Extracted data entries
## src/verilog/spu_isa_pkg.sv

```systemverilog
package spu_isa_pkg;

	// instruction format as presented by the issue stage
	typedef enum logic [2:0] {
		FMT_RR   = 3'd0,
		FMT_RI10 = 3'd4,
		FMT_RI16 = 3'd5
	} fmt_e;

	// raw opcode field, shorter opcodes right-aligned
	typedef logic [10:0] op_field_t;

	// immediate field
	typedef logic [17:0] imm_t;
	localparam int IMM10_BITS = 10;
	localparam int IMM16_BITS = 16;

	// rr opcodes, full 11 bits
	localparam op_field_t OPC_AH    = 11'b00011001000;
	localparam op_field_t OPC_A     = 11'b00011000000;
	localparam op_field_t OPC_SFH   = 11'b00001001000;
	localparam op_field_t OPC_SF    = 11'b00001000000;
	localparam op_field_t OPC_AND   = 11'b00011000001;
	localparam op_field_t OPC_OR    = 11'b00001000001;
	localparam op_field_t OPC_XOR   = 11'b01001000001;
	localparam op_field_t OPC_NAND  = 11'b00011001001;
	localparam op_field_t OPC_CEQH  = 11'b01111001000;
	localparam op_field_t OPC_CEQ   = 11'b01111000000;
	localparam op_field_t OPC_CGTH  = 11'b01001001000;
	localparam op_field_t OPC_CGT   = 11'b01001000000;
	localparam op_field_t OPC_CLGTH = 11'b01011001000;
	localparam op_field_t OPC_CLGT  = 11'b01011000000;

	// ri10 opcodes, 8 bits
	localparam op_field_t OPC_AHI    = {3'b000, 8'b00011101};
	localparam op_field_t OPC_AI     = {3'b000, 8'b00011100};
	localparam op_field_t OPC_SFHI   = {3'b000, 8'b00001101};
	localparam op_field_t OPC_SFI    = {3'b000, 8'b00001100};
	localparam op_field_t OPC_ANDHI  = {3'b000, 8'b00010101};
	localparam op_field_t OPC_ANDI   = {3'b000, 8'b00010100};
	localparam op_field_t OPC_ORHI   = {3'b000, 8'b00000101};
	localparam op_field_t OPC_ORI    = {3'b000, 8'b00000100};
	localparam op_field_t OPC_XORHI  = {3'b000, 8'b01000101};
	localparam op_field_t OPC_XORI   = {3'b000, 8'b01000100};
	localparam op_field_t OPC_CEQHI  = {3'b000, 8'b01111101};
	localparam op_field_t OPC_CEQI   = {3'b000, 8'b01111100};
	localparam op_field_t OPC_CGTHI  = {3'b000, 8'b01001101};
	localparam op_field_t OPC_CGTI   = {3'b000, 8'b01001100};
	localparam op_field_t OPC_CLGTHI = {3'b000, 8'b01011101};
	localparam op_field_t OPC_CLGTI  = {3'b000, 8'b01011100};

	// ri16 opcodes, 9 bits
	localparam op_field_t OPC_ILH  = {2'b00, 9'b010000011};
	localparam op_field_t OPC_ILHU = {2'b00, 9'b010000010};
	localparam op_field_t OPC_IOHL = {2'b00, 9'b011000001};

	// decoded operation
	typedef enum logic [3:0] {
		OP_NOP, OP_ADD, OP_SUBF, OP_AND, OP_OR, OP_XOR, OP_NAND,
		OP_CEQ, OP_CGT, OP_CLGT, OP_ILH, OP_ILHU, OP_IOHL
	} fx_op_e;

	typedef enum logic {SZ_HALF, SZ_WORD} lane_size_e;

endpackage

```

## src/verilog/spu_data_pkg.sv

```systemverilog
package spu_data_pkg;

	// quadword and its lane splits
	localparam int QUAD_WIDTH = 128;
	localparam int HALF_LANES = 8;
	localparam int WORD_LANES = 4;
	localparam int HALF_WIDTH = QUAD_WIDTH / HALF_LANES;
	localparam int WORD_WIDTH = QUAD_WIDTH / WORD_LANES;

	// lane 0 lives in the top bits
	typedef logic [QUAD_WIDTH-1:0] quad_t;
	typedef logic [HALF_WIDTH-1:0] half_t;
	typedef logic [WORD_WIDTH-1:0] word_t;
	typedef logic [6:0] reg_addr_t;

	// one issued instruction with its operands
	typedef struct packed {
		spu_isa_pkg::fmt_e      format;
		spu_isa_pkg::op_field_t op;
		reg_addr_t              rt_addr;
		quad_t                  ra;
		quad_t                  rb;
		quad_t                  rt_st;
		spu_isa_pkg::imm_t      imm;
		logic                   reg_write;
	} fx_issue_t;

	typedef struct packed {
		spu_isa_pkg::fx_op_e     op;
		spu_isa_pkg::lane_size_e size;
		quad_t                   b;
	} fx_decoded_t;

	// writeback to the register file
	typedef struct packed {
		quad_t     result;
		reg_addr_t rt_addr;
		logic      reg_write;
	} fx_wb_t;

endpackage

```

## src/verilog/fx_arith.sv

```systemverilog
`timescale 1ns/1ps

module fx_arith (
	input  spu_isa_pkg::fx_op_e     op,
	input  spu_isa_pkg::lane_size_e size,
	input  spu_data_pkg::quad_t     a,
	input  spu_data_pkg::quad_t     b,
	output spu_data_pkg::quad_t     sum
);

	// index 0 halfword lanes, index 1 word lanes
	logic [1:0][spu_data_pkg::QUAD_WIDTH-1:0] size_sum;

	for (genvar s = 0; s < 2; s++) begin : g_size
		localparam int W = (s == 0) ? spu_data_pkg::HALF_WIDTH : spu_data_pkg::WORD_WIDTH;
		localparam int N = spu_data_pkg::QUAD_WIDTH / W;

		for (genvar i = 0; i < N; i++) begin : g_lane
			// lane i counted from the top
			localparam int HI = spu_data_pkg::QUAD_WIDTH - 1 - i * W;

			logic signed [W:0] a_ext;
			logic signed [W:0] b_ext;
			logic signed [W:0] raw;

			// one guard bit above the lane
			assign a_ext = {a[HI], a[HI -: W]};
			assign b_ext = {b[HI], b[HI -: W]};

			// subtract-from takes ra away from b
			assign raw = (op == spu_isa_pkg::OP_SUBF) ? b_ext - a_ext : a_ext + b_ext;

			// guard and sign bits disagree on overflow
			// clamp toward the guard's sign
			assign size_sum[s][HI -: W] = (raw[W] == raw[W-1]) ? raw[W-1:0] :
				{raw[W], {(W-1){~raw[W]}}};
		end
	end

	assign sum = (size == spu_isa_pkg::SZ_WORD) ? size_sum[1] : size_sum[0];

endmodule

```

## config.mk

```make
export PLATFORM = sky130hd
export DESIGN_NAME = fx_arith
export DESIGN_NICKNAME = d
export VERILOG_FILES = /design/src/verilog/spu_isa_pkg.sv /design/src/verilog/spu_data_pkg.sv /design/src/verilog/fx_arith.sv
export SDC_FILE = /design/constraint.sdc
export NUM_CORES = 1
export LEC_CHECK = 0
export BUFFER_PORTS_ARGS = -buffer_cell sky130_fd_sc_hd__buf_4
export CELL_PAD_IN_SITES_DETAIL_PLACEMENT = 0
export CELL_PAD_IN_SITES_GLOBAL_PLACEMENT = 1
export CORE_MARGIN = 1.5
export CORE_UTILIZATION = 43
export DETAILED_ROUTE_END_ITERATION = 12
export PLACE_DENSITY_LB_ADDON = 0.1
export REMOVE_ABC_BUFFERS = 1
export SLEW_MARGIN = 20
export SYNTH_ARGS = -nofsm -noshare
export SYNTH_HDL_FRONTEND = slang
export SYNTH_SLANG_ARGS = --single-unit
```

## constraint.sdc

```tcl
create_clock -name vclk -period 10.9
set_input_delay 1.635 -clock vclk [all_inputs]
set_output_delay 1.635 -clock vclk [all_outputs]
set_load 0.02 [all_outputs]
```

# [Yosys cells after proc, flatten, opt, wreduce, memory -nomap -nowiden]
# Cells that the tools add are included.
[op_classes] muxes=25 bitwise_logic=12 n_eq_ne=13 addsub=24
[ops] operator="adder 16 x 16 -> 17 bit" count=8
[ops] operator="2-to-1 mux 17 bit" count=8
[ops] operator="subtractor 16 x 16 -> 17 bit" count=8
[ops] operator="adder 32 x 32 -> 33 bit" count=4
[ops] operator="2-to-1 mux 33 bit" count=4
[ops] operator="subtractor 32 x 32 -> 33 bit" count=4
[ops] operator="2-to-1 mux 128 bit" count=1
[ops] operator="2-to-1 mux 16 bit" count=8
[ops] operator="2-to-1 mux 32 bit" count=4
[ops] operator="equality test 1 bit" count=12
[ops] operator="NOT 1 bit" count=12
[ops] operator="equality test 4 x 2 -> 1 bit, second input constant" count=1
[word_totals] out_inout_bits=128 in_bits=261 wordCells=74 regBits=0

# [Longest topological paths before layout]
[depth] word_depth=5 ltp_mapped=25 ltp_nobuf=23

# [Least setup slack after synthesis]
# No wires, ideal clock.
[synth_path] kind="input to output" from="input op[0]" to="output sum[10]" setup_slack_ns=2.062 n_path_buf=5 arrival_time_ns=7.203 path_stages=22 required_ns=9.265 cell_sequence="nor4b_2 > clkbuf_1 > clkbuf_1 > clkbuf_1 > clkbuf_1 > a21oi_1 > xnor2_1 > ha_1 > or3_1 > o311ai_1 > o32ai_1 > o211ai_1 > a21oi_1 > or4b_1 > a31o_2 > a21o_1 > xor2_1 > ha_1 > nor2_1 > a21oi_1 > clkbuf_1 > o21ai_0"
[synth_between] elab_chain_cells=5 elab_cells_between_ends=10 classes_between="eq/ne: 3; mux: 5; bitwise: 2"
[synth_rtl] element="from (decl)" line_no="fx_arith.sv:4" text="input spu_isa_pkg::fx_op_e op,"
[synth_rtl] element="equality test 4 x 2 -> 1 bit (*)" line_no="fx_arith.sv:31" text="assign raw = (op == spu_isa_pkg::OP_SUBF) ? b_ext - a_ext : a_ext + b_ext;"
[synth_rtl] element="2-to-1 mux 17 bit or 2-to-1 mux 33 bit (tied branches)" line_no="fx_arith.sv:31"
[synth_rtl] element="equality test 1 bit or NOT 1 bit (tied branches)" line_no="fx_arith.sv:35, fx_arith.sv:36"
[synth_rtl] element="2-to-1 mux 16 bit or 2-to-1 mux 32 bit (tied branches)" line_no="fx_arith.sv:35" text="assign size_sum[s][HI -: W] = (raw[W] == raw[W-1]) ? raw[W-1:0] :"
[synth_rtl] element="2-to-1 mux 128 bit (*)" line_no="fx_arith.sv:40" text="assign sum = (size == spu_isa_pkg::SZ_WORD) ? size_sum[1] : size_sum[0];"
[synth_rtl] element="to (decl)" line_no="fx_arith.sv:8" text="output spu_data_pkg::quad_t sum"
# Every way passes the cells marked *; elsewhere a longest branch is shown, timed or not.

# [Worst setup path after layout]
[layout_path] from="input a[69]" to="output sum[68]"
[layout_between] elab_chain_cells=5 elab_cells_between_ends=13 classes_between="add/sub: 4; eq/ne: 2; mux: 5; bitwise: 2"
[layout_rtl] element="from (decl)" line_no="fx_arith.sv:6" text="input spu_data_pkg::quad_t a,"
[layout_rtl] element="adder 32 x 32 -> 33 bit, or another cell as far along" line_no="fx_arith.sv:31"
[layout_rtl] element="2-to-1 mux 33 bit or 2-to-1 mux 17 bit (tied branches)" line_no="fx_arith.sv:31"
[layout_rtl] element="equality test 1 bit or NOT 1 bit (tied branches)" line_no="fx_arith.sv:35, fx_arith.sv:36"
[layout_rtl] element="2-to-1 mux 32 bit or 2-to-1 mux 16 bit (tied branches)" line_no="fx_arith.sv:35"
[layout_rtl] element="2-to-1 mux 128 bit (*)" line_no="fx_arith.sv:40"
# Marked as above.

==> run_results.csv <==
group,metric,value,unit
outcome,status,"finished, final reports clean",
finish,layout_common_cells,"buf_4, a21oi_1, ha_1, xnor2_1, nand2_1",
finish,clkbuf_count,0,
placed_design,hpwl,49700,µm
worst_hold_path,hold_end,"sum[64]",
sta,rsz0062_at_grt,"false",
worst_setup_path,slowest_delay,610,ps
finish,final_common_cell,"buf_4",
drt,vias_per_cell,6.01,
finish,synthToLayoutAreaGrowth,21.3,%
die,initial_core_util,43.8,%
finish,drive_above_1_share,16.9,%
drt,ant_nets,0,
drt,drc,0,
worst_setup_path,worst-path-buf-inv,4,
global_routing,antenna_found_initial,5,
finish,final_area,0.0189,mm²
sta,tightest_slew,1070,ps
job,max-cap-violations,0,
global_routing,grt_pass1_vias,17500,
global_routing,grt_pass1_wl,91700,µm
global_routing,grt_overflow,0,
finish,design.seq.count,0,
die,io_pins,389,
clocking,post_cts_resized,0,
sta,finalHoldViolCount,0,
power,ir_worst_vdd,0.0838,mV
placed_design,port_buffers,389,
global_routing,grt_start_max_net_pins,57,
worst_setup_path,path_cells,"buf_4 -> or4_1 -> nor3_2 -> nand3_1 -> or2_2 -> o41ai_1 -> xor2_1 -> ha_1 -> and3_1 -> nand2_1 -> or4_1 -> o2111ai_1 -> a41oi_1 -> nand3_1 -> inv_1 -> ha_1 -> inv_1 -> nor3_2 -> a21o_1 -> a21oi_1 -> buf_4",
sta,slew_violations,0,
sta,fmax,0.103,GHz
worst_setup_path,cp.required,9270,ps
die,die_area,0.0373,mm²
drt,vias,18700,
drt,dr.pass1.iters,6,
worst_setup_path,cpLargestDelayFamily,"simple AND/OR/NAND/NOR gates",
placed_design,dpl_worst_slack,1200,ps
die,rows,69,
global_routing,track_usage,29.3,%
die,die_w,193,µm
synth,avgSynthCellArea,6.71,µm²
synth,synth_warnings,0,
finish,nNetsFinal,3131,
worst_setup_path,startpoint_type,"primary input",
synth,ys_types,89,
power,p_per_area,116,mW/mm²
sta,period_needed,9750,ps
sta,setup_slack,1150,ps
worst_setup_path,critPathLaunch,"a[69]",
worst_setup_path,cp-end-kind,"primary output",
die,fp.dieH,193,µm
worst_setup_path,slowest_stage,"o41ai_1",
sta,final.period_utilization,89.5,%
clocking,hold_buffers,0,
die,core-area,0.0356,mm²
worst_hold_path,hp-class,"primary input to primary output",
finish,multiInputGateArea,0.0149,mm²
worst_setup_path,worst-endpoint-arrival,8120,ps
finish,seq_area,0,µm²
drt,wirelength,59000,µm
power,p_leak,0.00870,µW
worst_hold_path,worstHoldStart,"a[64]",
clocking,cts_setup_buffers,0,
sta,slew_headroom,27.9,%
drt,post_drt_wl_per_cell,19.0,µm
drt,drt-initial-drc-count,1410,
worst_setup_path,crit_type,"primary input to primary output",
finish,fillers,3686,
worst_setup_path,crit_fanout,14,
worst_hold_path,hold_depth,4,
placed_design,place_congestion,0.965,
finish,post-route-util,53.1,%
synth,netlist_area,0.0156,mm²
placed_design,place_area,0.0189,mm²
synth,syn_inst,2319,
sta,setup_viol,0,
synth,seq_area_frac_synth,0,%
[power by group]
| part | switching, µW | total, µW | internal, µW |
|---|---|---|---|
| Clock | 0 | 0.0000616 | 0.0000616 |
| Sequential | 0 | 0 | 0 |
| Combinational | 1310 | 2200 | 887 |
| Total | 1310 | 2200 | 887 |
[layout make-up]
| cell class | count | share of cell area, % |
|---|---|---|
| multi-input cells | 2150 | 79.1 |
| repair buffers | 405 | 16.1 |
| well taps | 461 | 3.06 |
| inverters | 85 | 1.69 |
| diodes | 5 | 0.0663 |
[worst max-delay path by stage]
stage / end / slack [ps] / cells past startpoint
floorplan: sum[10] / -880 / 17
finish: sum[68] / 1150 / 21
global route: sum[67] / 740 / 21
detailed placement: sum[68] / 1200 / 21
global placement: sum[68] / 1290 / 21
CTS: sum[68] / 1190 / 21
[metal layers]
layer,vias up,global-route usage (%),share of wire [%]
met5,-,0,0
met4,0,6.46,2.3
met3,83,3.29,7.0
met2,748,49.3,46
met1,8674,39.9,45
li1,9167,-,-
[cells by family (layout without fill, tap and decap cells)]
group           after synthesis  after routing  share of synthesized area [%]
fa+ha+maj                   229            229                           18.8
mux                           6              6                          0.434
buf+inv                     169            490                           4.22
other cells                   0              5                              0
xor+xnor                    366            366                           20.6
simple gates                737            737                           23.2
compound gates              812            812                           32.8
[cells in the mapped netlist (all sizes together), types with 27 or more instances]
library cell / count / share of area (%)
nand2b: 39 / 1.6
nand2: 211 / 5.2
o21bai: 29 / 1.4
o31ai: 28 / 1.4
a31oi: 33 / 1.3
nor2: 202 / 4.9
xor2: 147 / 8.3
a21oi: 326 / 10
nor3: 59 / 2.0
ha: 220 / 18
nand3: 37 / 1.2
a21o: 83 / 4.0
o21a: 27 / 1.3
inv: 85 / 2.0
xnor2: 219 / 12
clkbuf: 70 / 1.7
o21ai: 132 / 4.3
[through the flow]
stage	total power (µW)	instances	TNS, ps	hold WS, ps
2_1_floorplan	1370	2235	-50510	3400
3_3_place_gp	2160	3101	0	3730
3_5_place_dp	2170	3101	0	3740
4_1_cts	2190	3101	0	3740
5_1_grt	2380	3106	0	3770
6_report	2200	3106	0	3730
(Power assumes the default switching activity.)
[src/rtl/trace_pkg.sv]
package trace_pkg;

   // Lane counts
   localparam int issue_width  = 2;
   localparam int commit_width = 2;

   // Shadow ROB geometry with one bank per commit lane
   localparam int bank_bits      = 1;
   localparam int rob_depth_bits = 3;
   localparam int rob_depth      = 1 << rob_depth_bits;
   localparam int push_size_bits = $clog2(issue_width + 1);

   localparam int num_irq = 8;

   // Trace memory
   localparam int trace_depth_bits = 6;
   localparam int trace_depth      = 1 << trace_depth_bits;

   // Writers are lane 0, lane 1 and irq
   localparam int num_writers = 3;
   localparam int writer_bits = $clog2(num_writers);
   localparam int irq_writer  = num_writers - 1;

   typedef logic [31:0]                 insn_t;
   // Word address whose byte address is {pc, 2'b00}
   typedef logic [29:0]                 pc_t;
   typedef logic [4:0]                  lrf_addr_t;
   typedef logic [31:0]                 data_t;
   typedef logic [rob_depth_bits-1:0]   rob_id_t;
   typedef logic [bank_bits-1:0]        bank_t;
   typedef logic [num_irq-1:0]          irq_vec_t;
   typedef logic [trace_depth_bits-1:0] trace_addr_t;
   typedef logic [15:0]                 cnt_t;

   typedef enum logic {
      rec_commit = 1'b0,
      rec_irq    = 1'b1
   } rec_kind_t;

   typedef struct packed {
      rec_kind_t kind;
      logic      lane;
      logic      excp;
      logic      we;
      lrf_addr_t waddr;
      pc_t       pc;
      insn_t     insn;
      data_t     wdata;
      irq_vec_t  irr;
   } trace_rec_t;

   typedef struct packed {
      logic      fire;
      logic      excp;
      pc_t       pc;
      logic      we;
      lrf_addr_t waddr;
      data_t     wdata;
   } commit_lane_t;

   typedef struct packed {
      bank_t   bank;
      rob_id_t id;
   } rob_push_t;

endpackage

## TASK OBJECTIVE
Once the line with "1 bit, second" is found in the records above, print exactly that line and every line after it through the line with "[synth_between] elab_chain_cells=5 elab_cells_between_ends=10".

## TASK RESPONSE
[ops] operator="equality test 4 x 2 -> 1 bit, second input constant" count=1
[word_totals] out_inout_bits=128 in_bits=261 wordCells=74 regBits=0

# [Longest topological paths before layout]
[depth] word_depth=5 ltp_mapped=25 ltp_nobuf=23

# [Least setup slack after synthesis]
# No wires, ideal clock.
[synth_path] kind="input to output" from="input op[0]" to="output sum[10]" setup_slack_ns=2.062 n_path_buf=5 arrival_time_ns=7.203 path_stages=22 required_ns=9.265 cell_sequence="nor4b_2 > clkbuf_1 > clkbuf_1 > clkbuf_1 > clkbuf_1 > a21oi_1 > xnor2_1 > ha_1 > or3_1 > o311ai_1 > o32ai_1 > o211ai_1 > a21oi_1 > or4b_1 > a31o_2 > a21o_1 > xor2_1 > ha_1 > nor2_1 > a21oi_1 > clkbuf_1 > o21ai_0"
[synth_between] elab_chain_cells=5 elab_cells_between_ends=10 classes_between="eq/ne: 3; mux: 5; bitwise: 2"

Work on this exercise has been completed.